Sermon notes I Sam. 3:1-20 january 15

“Can you hear me now?” went the commercial. You’re not listening to me, says the aggrieved spouse. Don’t you see it, says the frustrated teacher. Samuel and Eli blindness and sight.Samuel (god hears/asked of God/name of God) is destined to be a prophet, a seer, but as a boy he has trouble understanding what he is hearing. Blind Eli certainly hears the boy awaken him in the middle of the night. (Ps. 139) We may be deaf and blind toward each other, and maybe even to our own selves, but the Pslamist tells us that the god who forms us knows us well.

The realization even blind Eli comes to see what is happening in this farce of a calling story.
Samuel was an answer to Hannah’s desperate prayer to have a child with her husband Elkanah. In a heartbreaking vow, she gives him over to the Temple and visits him with a new priestly robe.’
Samuel, the boy, is in religious service but not in the temple it seems, for his role will be the more public one of being a prophet. God is calling the boy but he doesn’t yet know how to recognize the voice nor what to do. Once Eli gets settled, he instructs the boy to both listen for the voice and how to answer properly. The words were frightful ones, but as a prophet Samuel's words never fell to the ground.
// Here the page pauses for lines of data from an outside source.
`src/pkg/tpc_pkg.sv`:
```
// Register map, field positions and codes of the timer control block
package tpc_pkg;
    // Register indices; byte address is four times the index
    localparam logic [7:0] IDX_FWC  = 8'h26;
    localparam logic [7:0] IDX_CDC  = 8'h27;
    localparam logic [7:0] IDX_CLK  = 8'h30;
    localparam logic [7:0] IDX_CMPD = 8'h31;
    localparam logic [7:0] IDX_STAT = 8'h32;
    localparam logic [7:0] FWC_RST  = 8'h00;
    localparam logic [7:0] CDC_RST  = 8'h00;
    localparam logic [4:0] CLK_RST  = 5'h00;
    localparam logic [9:0] CMPD_RST = 10'h000;
    localparam int FWC_IRQ_EN   = 7;
    localparam int FWC_MODE_EN  = 6;
    localparam int FWC_NOISE    = 5;
    localparam int FWC_EDGE     = 4;
    localparam int FWC_COMP     = 3;
    localparam int FWC_FLAG     = 2;
    localparam int FWC_WGM_LSB  = 0;
    localparam int CDC_A_SH_LSB = 6;
    localparam int CDC_B_SH_LSB = 4;
    localparam int CDC_D_LSB    = 2;
    localparam int CDC_FORCE    = 1;
    localparam int CDC_PWM      = 0;
    localparam int CLK_ASYNC    = 4;
    localparam int PRESC_W      = 14;
    localparam logic [1:0] FILT_LAST = 2'h3;
    localparam logic [1:0] COM_OFF = 2'h0;
    localparam logic [1:0] COM_TOG = 2'h1;
    localparam logic [1:0] COM_CLR = 2'h2;
    localparam logic [1:0] COM_SET = 2'h3;
    typedef enum logic [2:0] {
        WM_NORMAL = 3'b000,
        WM_FAST   = 3'b001,
        WM_PFC    = 3'b010,
        WM_SS6    = 3'b011,
        WM_DS6    = 3'b100
    } tpc_wave_mode_t;
    function automatic logic [11:0] tpc_reg_addr(input logic [7:0] idx);
        return {2'h0, idx, 2'h0};
    endfunction
    // Non-PWM compare action
    function automatic logic tpc_com_action(input logic [1:0] com, input logic wave);
        case (com)
            COM_TOG: return !wave;
            COM_CLR: return 1'b0;
            COM_SET: return 1'b1;
            default: return wave;
        endcase
    endfunction
endpackage

```
`src/pkg/tpc_core_if.sv`:
```
// Signals between the control core, prescaler and fault front end
`timescale 1ns/1ps
interface tpc_core_if;
    logic [3:0] clk_sel;
    logic       src_en;
    logic       tick;
    logic       noise_en;
    logic       edge_sel;
    logic       comp_src;
    logic       mode_en;
    logic       fault_event;
    logic       fault_level;
    modport ctrl  (output clk_sel, src_en, noise_en, edge_sel, comp_src, mode_en,
                   input tick, fault_event, fault_level);
    modport presc (input clk_sel, src_en, output tick);
    modport fault (input noise_en, edge_sel, comp_src, mode_en, output fault_event, fault_level);
endinterface

```
`src/design/tpc_prescaler.sv`:
```
// Timer clock prescaler producing a one-cycle tick enable
`timescale 1ns/1ps
module tpc_prescaler (
    input  wire logic  clk_in,
    input  wire logic  rst_n_in,
    tpc_core_if.presc  bus
);
    logic [tpc_pkg::PRESC_W-1:0] div_cnt;
    logic [15:0]                 span;
    logic [tpc_pkg::PRESC_W-1:0] mask;

    always_comb begin
        span = 16'h0001 << bus.clk_sel;
        mask = tpc_pkg::PRESC_W'(span[15:1] - 15'h0001);
    end

    always_ff @(posedge clk_in or negedge rst_n_in) begin
        if (!rst_n_in) begin
            div_cnt <= '0;
        end else if (bus.clk_sel == 4'h0) begin
            div_cnt <= '0;
        end else if (bus.src_en) begin
            div_cnt <= div_cnt + tpc_pkg::PRESC_W'(1);
        end
    end

    assign bus.tick = bus.src_en && (bus.clk_sel != 4'h0) && ((div_cnt & mask) == mask);
endmodule

```
`src/design/tpc_fault_front.sv`:
```
// Fault input synchroniser, source select, noise filter and edge detector
`timescale 1ns/1ps
module tpc_fault_front (
    input  wire logic  clk_in,
    input  wire logic  rst_n_in,
    input  wire logic  fault_input_pin_in,
    input  wire logic  comparator_in,
    tpc_core_if.fault  bus
);
    logic [2:0] pin_sy;
    logic [2:0] cmp_sy;
    logic       pin_lvl;
    logic       cmp_lvl;
    logic       src;
    logic [1:0] eq_cnt;
    logic       filt;
    logic       filt_d;

    always_ff @(posedge clk_in or negedge rst_n_in) begin
        if (!rst_n_in) begin
            pin_sy  <= 3'h0;
            cmp_sy  <= 3'h0;
            pin_lvl <= 1'b0;
            cmp_lvl <= 1'b0;
        end else begin
            pin_sy <= {pin_sy[1:0], fault_input_pin_in};
            cmp_sy <= {cmp_sy[1:0], comparator_in};
            if (pin_sy[1] == pin_sy[2]) begin
                pin_lvl <= pin_sy[2];
            end
            if (cmp_sy[1] == cmp_sy[2]) begin
                cmp_lvl <= cmp_sy[2];
            end
        end
    end

    assign src = bus.comp_src ? cmp_lvl : pin_lvl;

    always_ff @(posedge clk_in or negedge rst_n_in) begin
        if (!rst_n_in) begin
            eq_cnt <= 2'h0;
            filt   <= 1'b0;
            filt_d <= 1'b0;
        end else begin
            filt_d <= filt;
            if (!bus.noise_en || src == filt) begin
                eq_cnt <= 2'h0;
                filt   <= src;
            end else if (eq_cnt == tpc_pkg::FILT_LAST) begin
                eq_cnt <= 2'h0;
                filt   <= src;
            end else begin
                eq_cnt <= eq_cnt + 2'h1;
            end
        end
    end

    assign bus.fault_level = filt;
    assign bus.fault_event = bus.mode_en && (bus.edge_sel ? (filt && !filt_d) : (!filt && filt_d));
endmodule

```
`src/design/tpc_top.sv`:
```
// Timer prescale, compare channel D and fault protection control with APB registers
//
// Register access over APB was decided locally.
`timescale 1ns/1ps
module tpc_top (
    input  wire logic        clk_sys_in,
    input  wire logic        nrst_in,
    input  wire logic        psel_in,
    input  wire logic        penable_in,
    input  wire logic        pwrite_in,
    input  wire logic [11:0] paddr_in,
    input  wire logic [31:0] pwdata_in,
    output logic      [31:0] prdata_out,
    output logic             pready_out,
    output logic             pslverr_out,
    input  wire logic        fast_periph_clk_in,
    input  wire logic [9:0]  timer_count_in,
    input  wire logic        count_down_in,
    output logic             timer_tick_out,
    output logic             timer_enable_out,
    output logic [2:0]       wave_mode_out,
    output logic [1:0]       chan_a_mode_shadow_out,
    output logic [1:0]       chan_b_mode_shadow_out,
    output logic             chan_d_match_out,
    output logic             chan_d_waveform_out,
    input  wire logic        chan_d_dir_in,
    input  wire logic        chan_d_inv_dir_in,
    output logic             chan_d_compare_pin_out,
    output logic             chan_d_compare_pin_oe_out,
    output logic             chan_d_override_out,
    output logic             chan_d_inv_pin_out,
    output logic             chan_d_inv_pin_oe_out,
    output logic             chan_d_inv_override_out,
    input  wire logic        fault_input_pin_in,
    input  wire logic        comparator_in,
    input  wire logic        fault_irq_ack_in,
    output logic             fault_irq_out,
    output logic             fault_protect_out
);
    tpc_core_if u_core_if ();

    logic [1:0] rst_sy;
    logic       rst_n;

    // Register state
    logic [7:0] fwc;
    logic       fault_flag;
    logic       clr_pend;
    logic [7:0] cdc;
    logic [4:0] clk_cfg;
    logic [9:0] chan_d_compare_value;

    // APB decode
    logic       setup;
    logic       wr;
    logic       hit_fwc;
    logic       hit_cdc;
    logic       hit_clk;
    logic       hit_cmpd;
    logic       hit_stat;
    logic [31:0] rd_mux;

    // Channel D
    tpc_pkg::tpc_wave_mode_t wmode;
    logic [1:0] com_d;
    logic [9:0] prev_count;
    logic       arrive;
    logic       match_d;
    logic       zero_d;
    logic       force_now;
    logic       next_wave;
    logic       wave;
    logic       wave_n;
    logic       inv_conn;
    logic       hold;

    // Reset release through two flip-flops
    always_ff @(posedge clk_sys_in or negedge nrst_in) begin
        if (!nrst_in) begin
            rst_sy <= 2'h0;
        end else begin
            rst_sy <= {rst_sy[0], 1'b1};
        end
    end
    assign rst_n = rst_sy[1];

    assign setup    = psel_in && !penable_in;
    assign wr       = psel_in && penable_in && pwrite_in;
    assign hit_fwc  = paddr_in == tpc_pkg::tpc_reg_addr(tpc_pkg::IDX_FWC);
    assign hit_cdc  = paddr_in == tpc_pkg::tpc_reg_addr(tpc_pkg::IDX_CDC);
    assign hit_clk  = paddr_in == tpc_pkg::tpc_reg_addr(tpc_pkg::IDX_CLK);
    assign hit_cmpd = paddr_in == tpc_pkg::tpc_reg_addr(tpc_pkg::IDX_CMPD);
    assign hit_stat = paddr_in == tpc_pkg::tpc_reg_addr(tpc_pkg::IDX_STAT);
    assign pready_out = 1'b1;

    // Read data; force bit of cdc is never stored
    always_comb begin
        rd_mux = '0;
        if (hit_fwc) begin
            rd_mux = 32'({fwc[7:3], fault_flag, fwc[1:0]});
        end else if (hit_cdc) begin
            rd_mux = 32'(cdc);
        end else if (hit_clk) begin
            rd_mux = 32'(clk_cfg);
        end else if (hit_cmpd) begin
            rd_mux = 32'(chan_d_compare_value);
        end else if (hit_stat) begin
            rd_mux = 32'({hold, u_core_if.fault_level, timer_enable_out, wave});
        end
    end

    // Answer captured in the setup phase, valid through the access phase
    always_ff @(posedge clk_sys_in or negedge rst_n) begin
        if (!rst_n) begin
            prdata_out  <= '0;
            pslverr_out <= 1'b0;
        end else if (setup) begin
            prdata_out  <= pwrite_in ? 32'h0000_0000 : rd_mux;
            pslverr_out <= !(hit_fwc || hit_cdc || hit_clk || hit_cmpd || hit_stat);
        end
    end

    // Control registers
    always_ff @(posedge clk_sys_in or negedge rst_n) begin
        if (!rst_n) begin
            fwc                  <= tpc_pkg::FWC_RST;
            cdc                  <= tpc_pkg::CDC_RST;
            clk_cfg              <= tpc_pkg::CLK_RST;
            chan_d_compare_value <= tpc_pkg::CMPD_RST;
        end else if (wr) begin
            if (hit_fwc) begin
                fwc <= {pwdata_in[7:3], 1'b0, pwdata_in[1:0]};
            end
            if (hit_cdc) begin
                cdc <= {pwdata_in[7:2], 1'b0, pwdata_in[0]};
            end
            if (hit_clk) begin
                clk_cfg <= pwdata_in[4:0];
            end
            if (hit_cmpd) begin
                chan_d_compare_value <= pwdata_in[9:0];
            end
        end
    end

    // Fault flag: an event in the clearing cycle wins
    always_ff @(posedge clk_sys_in or negedge rst_n) begin
        if (!rst_n) begin
            clr_pend   <= 1'b0;
            fault_flag <= 1'b0;
        end else begin
            clr_pend <= wr && hit_fwc && pwdata_in[tpc_pkg::FWC_FLAG];
            if (u_core_if.fault_event) begin
                fault_flag <= 1'b1;
            end else if (clr_pend || fault_irq_ack_in) begin
                fault_flag <= 1'b0;
            end
        end
    end

    assign fault_irq_out     = fault_flag && fwc[tpc_pkg::FWC_IRQ_EN];
    assign hold              = fwc[tpc_pkg::FWC_MODE_EN] && fault_flag;
    assign fault_protect_out = hold;

    assign u_core_if.mode_en  = fwc[tpc_pkg::FWC_MODE_EN];
    assign u_core_if.noise_en = fwc[tpc_pkg::FWC_NOISE];
    assign u_core_if.edge_sel = fwc[tpc_pkg::FWC_EDGE];
    assign u_core_if.comp_src = fwc[tpc_pkg::FWC_COMP];

    // Prescaler source: fast clock enable in async mode, every cycle otherwise
    assign u_core_if.clk_sel = clk_cfg[3:0];
    assign u_core_if.src_en  = clk_cfg[tpc_pkg::CLK_ASYNC] ? fast_periph_clk_in : 1'b1;
    assign timer_tick_out    = u_core_if.tick;
    assign timer_enable_out  = clk_cfg[3:0] != 4'h0;

    assign chan_a_mode_shadow_out = cdc[tpc_pkg::CDC_A_SH_LSB +: 2];
    assign chan_b_mode_shadow_out = cdc[tpc_pkg::CDC_B_SH_LSB +: 2];

    // Waveform mode
    always_comb begin
        if (!cdc[tpc_pkg::CDC_PWM]) begin
            wmode = tpc_pkg::WM_NORMAL;
        end else begin
            case (fwc[tpc_pkg::FWC_WGM_LSB +: 2])
                2'h0:    wmode = tpc_pkg::WM_FAST;
                2'h1:    wmode = tpc_pkg::WM_PFC;
                2'h2:    wmode = tpc_pkg::WM_SS6;
                2'h3:    wmode = tpc_pkg::WM_DS6;
                default: wmode = tpc_pkg::WM_NORMAL;
            endcase
        end
    end
    assign wave_mode_out = wmode;
    assign com_d         = cdc[tpc_pkg::CDC_D_LSB +: 2];

    // Match only when the counter arrives at the value, not on a static equality
    always_ff @(posedge clk_sys_in or negedge rst_n) begin
        if (!rst_n) begin
            prev_count       <= 10'h000;
            chan_d_match_out <= 1'b0;
        end else begin
            prev_count       <= timer_count_in;
            chan_d_match_out <= match_d;
        end
    end
    assign arrive  = timer_count_in != prev_count;
    assign match_d = arrive && (timer_count_in == chan_d_compare_value);
    assign zero_d  = arrive && (timer_count_in == 10'h000);

    // Force uses the mode and PWM bit written in the same access
    assign force_now = wr && hit_cdc && pwdata_in[tpc_pkg::CDC_FORCE]
                       && !pwdata_in[tpc_pkg::CDC_PWM];

    always_comb begin
        next_wave = wave;
        if (force_now) begin
            next_wave = tpc_pkg::tpc_com_action(pwdata_in[tpc_pkg::CDC_D_LSB +: 2], wave);
        end else if (com_d != tpc_pkg::COM_OFF) begin
            case (wmode)
                tpc_pkg::WM_NORMAL: begin
                    if (match_d) begin
                        next_wave = tpc_pkg::tpc_com_action(com_d, wave);
                    end
                end
                tpc_pkg::WM_FAST, tpc_pkg::WM_SS6: begin
                    if (match_d) begin
                        next_wave = com_d == tpc_pkg::COM_SET;
                    end else if (zero_d) begin
                        next_wave = com_d != tpc_pkg::COM_SET;
                    end
                end
                tpc_pkg::WM_PFC, tpc_pkg::WM_DS6: begin
                    if (match_d) begin
                        next_wave = (com_d == tpc_pkg::COM_SET) ^ count_down_in;
                    end
                end
                default: next_wave = wave;
            endcase
        end
    end

    always_ff @(posedge clk_sys_in or negedge rst_n) begin
        if (!rst_n) begin
            wave   <= 1'b0;
            wave_n <= 1'b1;
        end else begin
            wave   <= next_wave;
            wave_n <= !next_wave;
        end
    end

    // Pin connection; fault hold drops both drivers
    assign inv_conn                  = (wmode != tpc_pkg::WM_NORMAL) && (com_d == tpc_pkg::COM_TOG);
    assign chan_d_waveform_out       = wave;
    assign chan_d_compare_pin_out    = wave;
    assign chan_d_inv_pin_out        = wave_n;
    assign chan_d_override_out       = com_d != tpc_pkg::COM_OFF;
    assign chan_d_inv_override_out   = inv_conn;
    assign chan_d_compare_pin_oe_out = chan_d_override_out && chan_d_dir_in && !hold;
    assign chan_d_inv_pin_oe_out     = inv_conn && chan_d_inv_dir_in && !hold;

    tpc_prescaler u_presc (
        .clk_in   (clk_sys_in),
        .rst_n_in (rst_n),
        .bus      (u_core_if.presc)
    );

    tpc_fault_front u_fault (
        .clk_in             (clk_sys_in),
        .rst_n_in           (rst_n),
        .fault_input_pin_in (fault_input_pin_in),
        .comparator_in      (comparator_in),
        .bus                (u_core_if.fault)
    );
endmodule

```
We are told that the word of the Lord was rare in those days. I rather think that is always the case, maybe especially when people claim that they have direct access to the word of the lord. Yet our relational god does speak. Our God leaves clues and traces of the Presence all of the time. How to listen for god? The great answer is consistent bible reading. Every time we examine the Scripture we can discover new depths in god and in our own character. Another way is to learn quiet contemplation with God, in the presence of God. We may listen carefully to each other. At times, someone may say something that breaks us out of the doldrums or opens us to a new thought. We could well be inspired to deeper richer understanding. I do think that God may speak in a whisper as well as a roar. The god who shares creation with us and fully capable of having nature , events, and out own words as as speakers for the divine as well. I have a nice series of books called listening for god that lifts up religious themes in fiction by great writers and then asks the reader to explore what they hear being directed to us in the pages.God’s call can be specific, but it is also a constant one for living out our Christian life.

Maybe we do not hear or see traces of god because we don;t want ot see what could be revealed. How to see the hand of God? Keep oneself alive to change, to color,to surprise. I like to use an image of the biblically-tutored imagination. We look at our world with Bible colored glasses. Yes, we see things that remind us of the Bible. I mean also that we see a biblical story or principle come alive in our very line of sight. Partly we see by asking ourselves if we see the hand of god in this. Of course, that also means that we realize that God is fully capable of working through the good but also fully capable of working to straighten out our own crooked lines. More than that, god continues to take frail, failed people such as Eli and later Samuel himself. We are more than a failing; we are more than the sum of our experiences; we are active agents for the continuing work of God to make this place fit for human habitation...and divine presence.